*** PROVIDED RECORDS Section Begins ***

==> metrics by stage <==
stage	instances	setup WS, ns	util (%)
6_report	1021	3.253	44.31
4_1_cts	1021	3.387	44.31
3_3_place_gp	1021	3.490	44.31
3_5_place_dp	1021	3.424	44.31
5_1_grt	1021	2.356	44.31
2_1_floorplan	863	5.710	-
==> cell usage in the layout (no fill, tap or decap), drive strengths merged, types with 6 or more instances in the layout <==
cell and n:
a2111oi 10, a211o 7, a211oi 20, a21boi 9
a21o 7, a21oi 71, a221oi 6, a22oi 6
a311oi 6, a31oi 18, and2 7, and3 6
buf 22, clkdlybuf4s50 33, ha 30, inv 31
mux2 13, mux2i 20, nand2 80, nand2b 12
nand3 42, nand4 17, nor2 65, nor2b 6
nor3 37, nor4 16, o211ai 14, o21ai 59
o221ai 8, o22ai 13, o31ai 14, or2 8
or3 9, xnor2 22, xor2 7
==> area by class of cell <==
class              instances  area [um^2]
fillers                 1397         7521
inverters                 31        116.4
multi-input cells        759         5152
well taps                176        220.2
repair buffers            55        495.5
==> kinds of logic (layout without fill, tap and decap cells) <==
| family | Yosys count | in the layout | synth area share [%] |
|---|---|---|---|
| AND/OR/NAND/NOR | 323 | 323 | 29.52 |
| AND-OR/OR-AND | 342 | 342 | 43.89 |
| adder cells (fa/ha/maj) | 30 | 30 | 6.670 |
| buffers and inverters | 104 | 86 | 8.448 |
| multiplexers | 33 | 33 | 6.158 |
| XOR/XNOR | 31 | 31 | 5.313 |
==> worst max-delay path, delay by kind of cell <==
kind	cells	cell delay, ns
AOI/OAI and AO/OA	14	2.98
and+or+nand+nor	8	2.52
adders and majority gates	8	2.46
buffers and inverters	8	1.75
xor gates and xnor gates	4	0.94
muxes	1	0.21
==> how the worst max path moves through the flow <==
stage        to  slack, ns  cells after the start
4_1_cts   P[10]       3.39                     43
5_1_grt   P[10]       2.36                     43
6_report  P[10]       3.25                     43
`./run.sh`:
```
#!/bin/bash
# OpenROAD 26Q1-2900-gdf79404cd8, Yosys 0.63+post, stock flow scripts
make -C /OpenROAD-flow-scripts/flow DESIGN_CONFIG=/design/flow/config.mk WORK_HOME=/design/flow/orfs finish
```
`./config.mk`:
```
export PLATFORM = sky130hd
export DESIGN_NAME = conversor
export DESIGN_NICKNAME = conversor
export VERILOG_FILES = /design/flow/design.v
export SDC_FILE = /design/flow/constraint.sdc
export NUM_CORES = 4
export LEC_CHECK = 1
export CORE_AREA = 10 10 70 70
export DIE_AREA = 0 0 80 80
```
`./constraint.sdc`:
```
current_design conversor

set clk_period 1.1
set clk_io_pct 0.2

create_clock -name clk0 -period $clk_period

set non_clock_inputs [all_inputs -no_clocks]
set_input_delay [expr $clk_period * $clk_io_pct] -clock clk0 $non_clock_inputs
set_output_delay [expr $clk_period * $clk_io_pct] -clock clk0 [all_outputs]
```
`./design.v`:
```
module mem(Address_In, CS, WE, Data_In, Data_Out);
  input logic[0:3] Address_In, Data_In;
  input bit CS, WE;
  output logic[0:3] Data_Out;
  logic[0:3] P0, P1, P2, P3, P4, P5, P6, P7, P8, P9, P10, P11, P12, P13, P14, P15;
  always_comb begin
    if( (!CS) == 0) begin
      if( (!WE) == 0 ) begin  
        Data_Out = 4'bzzzz;
        case (Address_In)
          	0: P0 = Data_In;  
            1: P1 = Data_In;
            2: P2 = Data_In;
            3: P3 = Data_In;
            4: P4 = Data_In;
            5: P5 = Data_In;
            6: P6 = Data_In;
            7: P7 = Data_In;
            8: P8 = Data_In;
            9: P9 = Data_In;
            10: P10 = Data_In;
            11: P11 = Data_In;
            12: P12 = Data_In;
            13: P13 = Data_In;
            14: P14 = Data_In;
            15: P15 = Data_In;
      	endcase
      end
      else begin  
      	case (Address_In)
          	0: Data_Out = ~P0;
            1: Data_Out = ~P1;
            2: Data_Out = ~P2;
            3: Data_Out = ~P3;
            4: Data_Out = ~P4;
            5: Data_Out = ~P5;
            6: Data_Out = ~P6;
            7: Data_Out = ~P7;
            8: Data_Out = ~P8;
            9: Data_Out = ~P9;
            10: Data_Out = ~P10;
            11: Data_Out = ~P11;
            12: Data_Out = ~P12;
            13: Data_Out = ~P13;
            14: Data_Out = ~P14;
            15: Data_Out = ~P15;
        endcase
      end
    end
    else begin
    	Data_Out = 4'bzzzz;
    end
  end
endmodule
module conversor( cont_bin, reset, cont_out_display);
 	input logic[0:3] cont_bin; 
 	input logic reset;
 	output logic[0:6] cont_out_display;
  	always_comb begin
   		if(reset) begin
      		cont_out_display = ~7'b0000000;
        end
      	else begin
          case(cont_bin)
          	0: cont_out_display = ~7'b0111111;
            1: cont_out_display = ~7'b0000110;
            2: cont_out_display = ~7'b1011011;
            3: cont_out_display = ~7'b1001111;
            4: cont_out_display = ~7'b1100110;
            5: cont_out_display = ~7'b1101101;
            6: cont_out_display = ~7'b1111101;
            7: cont_out_display = ~7'b0000111;
            8: cont_out_display = ~7'b1111111;
            9: cont_out_display = ~7'b1100111;
            10: cont_out_display = ~7'b1110111;
            11: cont_out_display = ~7'b1111100;
            12: cont_out_display = ~7'b0111001;
            13: cont_out_display = ~7'b1011110;
            14: cont_out_display = ~7'b1111001;
            15: cont_out_display = ~7'b1110001;
            default: cont_out_display = ~7'b0000000;
          endcase
        end
    end
endmodule:conversor
```
==> flow_metrics.py <==
# Metrics from the implementation run
metrics = {
    "final_layout": {
        "syn2layout_area_growth_pct": 127.1,
        "seq_area_um2": 0,
        "nClkBuffers": 0,
        "drive_above_1_share": 0.6271,
        "final_util": 0.1872,
        "final_area_um2": 639.4,
        "fin_cells": 105,
        "seq_cell_count": 0,
    },
    "drt": {
        "wl_per_cell_um": 9.981,
        "post_drt_via_cell_ratio": 3.505,
        "route.detailed.drc": 0,
        "first_pass_iters": 4,
        "wl_um": 1048,
        "vias": 368,
        "drtIter0Drc": 30,
        "antenna_cells": 0,
        "antenna_left": 0,
    },
    "die": {
        "die_h_um": 80,
        "die_width_um": 80,
        "chip_area_mm2": 0.006400,
        "core-area_mm2": 0.003416,
        "rows": 21,
        "initial_utilization": 0.08242,
        "ios": 12,
    },
    "power_and_ir_drop": {
        "p_leak_nw": 0.2561,
        "total_power_mw": 0.2190,
        "p_per_area_mw_per_mm2": 342.6,
        "peakVddDrop_v": 0.00008930,
    },
    "sta": {
        "hold_violations": 0,
        "worst_pin_slew_ns": 0.2868,
        "worst_slack_ns": -0.3253,
        "setup_viol": 7,
        "fin_crit_ns": 1.425,
        "slew_headroom": 0.8088,
        "rsz0062_at_grt": "true",
        "fin_crit_sh": 1.296,
        "max_clock_freq_mhz": 701.6,
        "report.final.slew_viol_count": 0,
    },
    "status": {
        "violations": "setup timing",
        "outcome": "finished with violations",
    },
    "logic_synthesis": {
        "yosysCellCount": 40,
        "ys_warn_count": 3,
        "synthDistinctLibCells": 19,
        "synthCells": 40,
        "ys_area_um2": 281.5,
        "synth_area_per_cell_um2": 7.038,
        "postSynthSeqShare": 0,
        "syn-cell-area_um2": 281.5,
    },
    "grt": {
        "antenna_found_initial": 0,
        "grt-ovfl-total": 0,
        "grt_pass1_wl_um": 1676,
        "grt_pass1_vias": 343,
        "grt_max_degree": 11,
        "grt.total_usage": 0.03025,
    },
    "placed_design": {
        "gp_congestion": 0.6953,
        "dpl_cell_area_um2": 540.5,
        "placed_cells": 101,
        "port_buffers": 12,
        "dp_hpwl_um": 763.1,
    },
    "worst_setup_path": {
        "crit_type": "input port to output pin",
        "worstSetupEndpointType": "output pin",
        "critPathMaxFanout": 3,
        "worstPathArrival_ns": 1.21,
        "required_ns": 0.88,
        "crit_path_start_kind": "input port",
    },
    "job": {
        "warnings": 39,
        "drv_cap": 0,
    },
    "worst_hold_path": {
        "hold_path_class": "input port to output pin",
    },
    "cts": {
        "hold_buffers": 0,
    },
}
## power by group
group	switching (mW)	internal, mW	leakage, nW	total [mW]
logic	0.0962	0.123	0.256	0.219
clock network	0	0	0	0
registers	0	0	0	0
## layout by cell type, fill, tap and decap left out
master	n
nor2_2	1
nand3b_1	1
nor2_4	1
clkbuf_16	1
clkbuf_4	1
mux2_4	1
nor3b_2	1
o21ai_1	3
nor2b_1	1
nor3_1	2
inv_8	2
ha_1	1
ha_4	5
nor2b_4	1
nand2_1	3
buf_12	1
nor2_1	1
a211oi_1	1
o21a_1	1
inv_4	1
dlygate4sd2_1	2
o21ai_2	1
a221o_1	1
a21oi_2	3
buf_6	3
buf_8	2
buf_2	7
inv_1	1
a31oi_1	1
buf_4	5
a211o_1	3
## worst max-delay path, stage by stage
cell and delay [ns]:
buf_12 0.11, buf_6 0.11, ha_4 0.16, mux2_4 0.25, a211o_1 0.24, buf_2 0.11
## cell type report
type,instances,area (µm²)
inverter,4,32.53
tap,46,57.56
timing repair buffer,22,206.4
multi-input combinational,33,342.8
fill,388,2776
## path summary, 6_finish.rpt
| check | start | end | slack [ns] | depth (start not counted) |
|---|---|---|---|---|
| min | cont_bin[1] | cont_out_display[2] | 0.85 | 3 |
| max | cont_bin[3] | cont_out_display[6] | -0.33 | 6 |
## what timing repair did
item	in CTS	in global routing
gates resized	63	7
setup endpoints to repair	7	7
hold endpoints to repair	0	0
cloned	0	1
pin swaps	9	3
buffers inserted	4	0
## synth_stat cells
library cell | count | area share
a31oi_1 | 1 | 0.022
a21oi_1 | 3 | 0.053
a211o_1 | 3 | 0.093
inv_1 | 4 | 0.053
buf_6 | 1 | 0.040
buf_4 | 1 | 0.027
a211oi_1 | 1 | 0.027
buf_2 | 1 | 0.018
nor2b_1 | 2 | 0.044
nand2_1 | 3 | 0.040
o21ai_0 | 4 | 0.071
a221o_1 | 1 | 0.036
o21a_1 | 1 | 0.027
nor2_1 | 3 | 0.040
nand3b_1 | 1 | 0.027
ha_1 | 6 | 0.27
mux2_4 | 1 | 0.053
nor3_1 | 2 | 0.036
nor3b_1 | 1 | 0.027
## metal layers
| layer | global-route usage | routed length, µm | up-vias |
|---|---|---|---|
| li1 | - | - | 182 |
| met1 | 0.04614 | 517 | 176 |
| met2 | 0.04334 | 449 | 10 |
| met3 | 0.007955 | 81 | 0 |
| met4 | 0 | 0 | 0 |
| met5 | 0 | 0 | - |
## stage by stage
stage	worst slack [ns]	setup TNS, ns	hold slack (ns)
finish	-0.3253	-1.670	0.8521
global route	-0.3704	-2.007	0.8828
CTS	-0.3324	-1.806	0.8714
detailed placement	-1.248	-8.099	1.624
global placement	-1.260	-8.120	1.624
floorplan	0.008607	0	0.4838
## logic make-up (layout without fill, tap and decap cells)
family	after synthesis	after routing	synth area share
adders and majority gates	6	6	0.2667
AOI/OAI and AO/OA	14	14	0.3289
and+or+nand+nor	12	12	0.2133
buffers and inverters	7	26	0.1378
muxes	1	1	0.05332
Power figures rest on the tool's default switching activity, not on a simulated workload.
==> ./config.mk <==
export PLATFORM = sky130hd
export DESIGN_NAME = multiplexador
export DESIGN_NICKNAME = multiplexador
export VERILOG_FILES = /design/flow/design.v
export SDC_FILE = /design/flow/constraint.sdc
export NUM_CORES = 4
export LEC_CHECK = 1
export CORE_AREA = 10 10 70 70
export DIE_AREA = 0 0 80 80
==> ./constraint.sdc <==
current_design multiplexador

set clk_period 1.7
set clk_io_pct 0.2

create_clock -name clk0 -period $clk_period

set non_clock_inputs [all_inputs -no_clocks]
set_input_delay [expr $clk_period * $clk_io_pct] -clock clk0 $non_clock_inputs
set_output_delay [expr $clk_period * $clk_io_pct] -clock clk0 [all_outputs]
import p_hardisc::*;
module fast_adder #(
    parameter ADDONLY = 1,
    parameter WIDTH = 32
)(
    input logic[WIDTH-1:0] s_base_val_i,
    input logic[(WIDTH/2)-1:0] s_add_val_i,
    output logic[WIDTH-1:0] s_val_o
);
    localparam H_WIDTH = WIDTH/2;
    localparam H_MSB = H_WIDTH - 1;
    localparam MSB = WIDTH-1;
    logic[H_WIDTH:0] s_low_adder;
    logic[H_MSB:0] s_high_adder;
    logic[H_MSB:0] s_upper_part;
    assign s_low_adder  = {1'b0,s_base_val_i[H_MSB:0]} + {1'b0,s_add_val_i};
    assign s_val_o      = {s_upper_part,s_low_adder[H_MSB:0]};
    generate
        if(ADDONLY)begin
            assign s_high_adder = s_base_val_i[MSB:H_WIDTH] + {{(H_WIDTH-1){1'b0}},1'b1};
            assign s_upper_part = s_low_adder[H_WIDTH] ? s_high_adder : s_base_val_i[MSB:H_WIDTH];
        end else begin
            assign s_high_adder = s_base_val_i[MSB:H_WIDTH] + ((s_add_val_i[H_MSB]) ? {H_WIDTH{1'b1}} : {{(H_WIDTH-1){1'b0}},1'b1});
            assign s_upper_part = (s_add_val_i[H_MSB]) ? ( s_low_adder[H_WIDTH] ? s_base_val_i[MSB:H_WIDTH] : s_high_adder) : 
                                                      ( s_low_adder[H_WIDTH] ? s_high_adder : s_base_val_i[MSB:H_WIDTH]);
        end
    endgenerate
endmodule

*** PROVIDED RECORDS Section Ends ***

PROBLEM TO WORK ON - Repeat, exactly and only, the lines from the beginning of the material through the line that contains "after the start".

ANSWER TO THE EXERCISE -
==> metrics by stage <==
stage	instances	setup WS, ns	util (%)
6_report	1021	3.253	44.31
4_1_cts	1021	3.387	44.31
3_3_place_gp	1021	3.490	44.31
3_5_place_dp	1021	3.424	44.31
5_1_grt	1021	2.356	44.31
2_1_floorplan	863	5.710	-
==> cell usage in the layout (no fill, tap or decap), drive strengths merged, types with 6 or more instances in the layout <==
cell and n:
a2111oi 10, a211o 7, a211oi 20, a21boi 9
a21o 7, a21oi 71, a221oi 6, a22oi 6
a311oi 6, a31oi 18, and2 7, and3 6
buf 22, clkdlybuf4s50 33, ha 30, inv 31
mux2 13, mux2i 20, nand2 80, nand2b 12
nand3 42, nand4 17, nor2 65, nor2b 6
nor3 37, nor4 16, o211ai 14, o21ai 59
o221ai 8, o22ai 13, o31ai 14, or2 8
or3 9, xnor2 22, xor2 7
==> area by class of cell <==
class              instances  area [um^2]
fillers                 1397         7521
inverters                 31        116.4
multi-input cells        759         5152
well taps                176        220.2
repair buffers            55        495.5
==> kinds of logic (layout without fill, tap and decap cells) <==
| family | Yosys count | in the layout | synth area share [%] |
|---|---|---|---|
| AND/OR/NAND/NOR | 323 | 323 | 29.52 |
| AND-OR/OR-AND | 342 | 342 | 43.89 |
| adder cells (fa/ha/maj) | 30 | 30 | 6.670 |
| buffers and inverters | 104 | 86 | 8.448 |
| multiplexers | 33 | 33 | 6.158 |
| XOR/XNOR | 31 | 31 | 5.313 |
==> worst max-delay path, delay by kind of cell <==
kind	cells	cell delay, ns
AOI/OAI and AO/OA	14	2.98
and+or+nand+nor	8	2.52
adders and majority gates	8	2.46
buffers and inverters	8	1.75
xor gates and xnor gates	4	0.94
muxes	1	0.21
==> how the worst max path moves through the flow <==
stage        to  slack, ns  cells after the start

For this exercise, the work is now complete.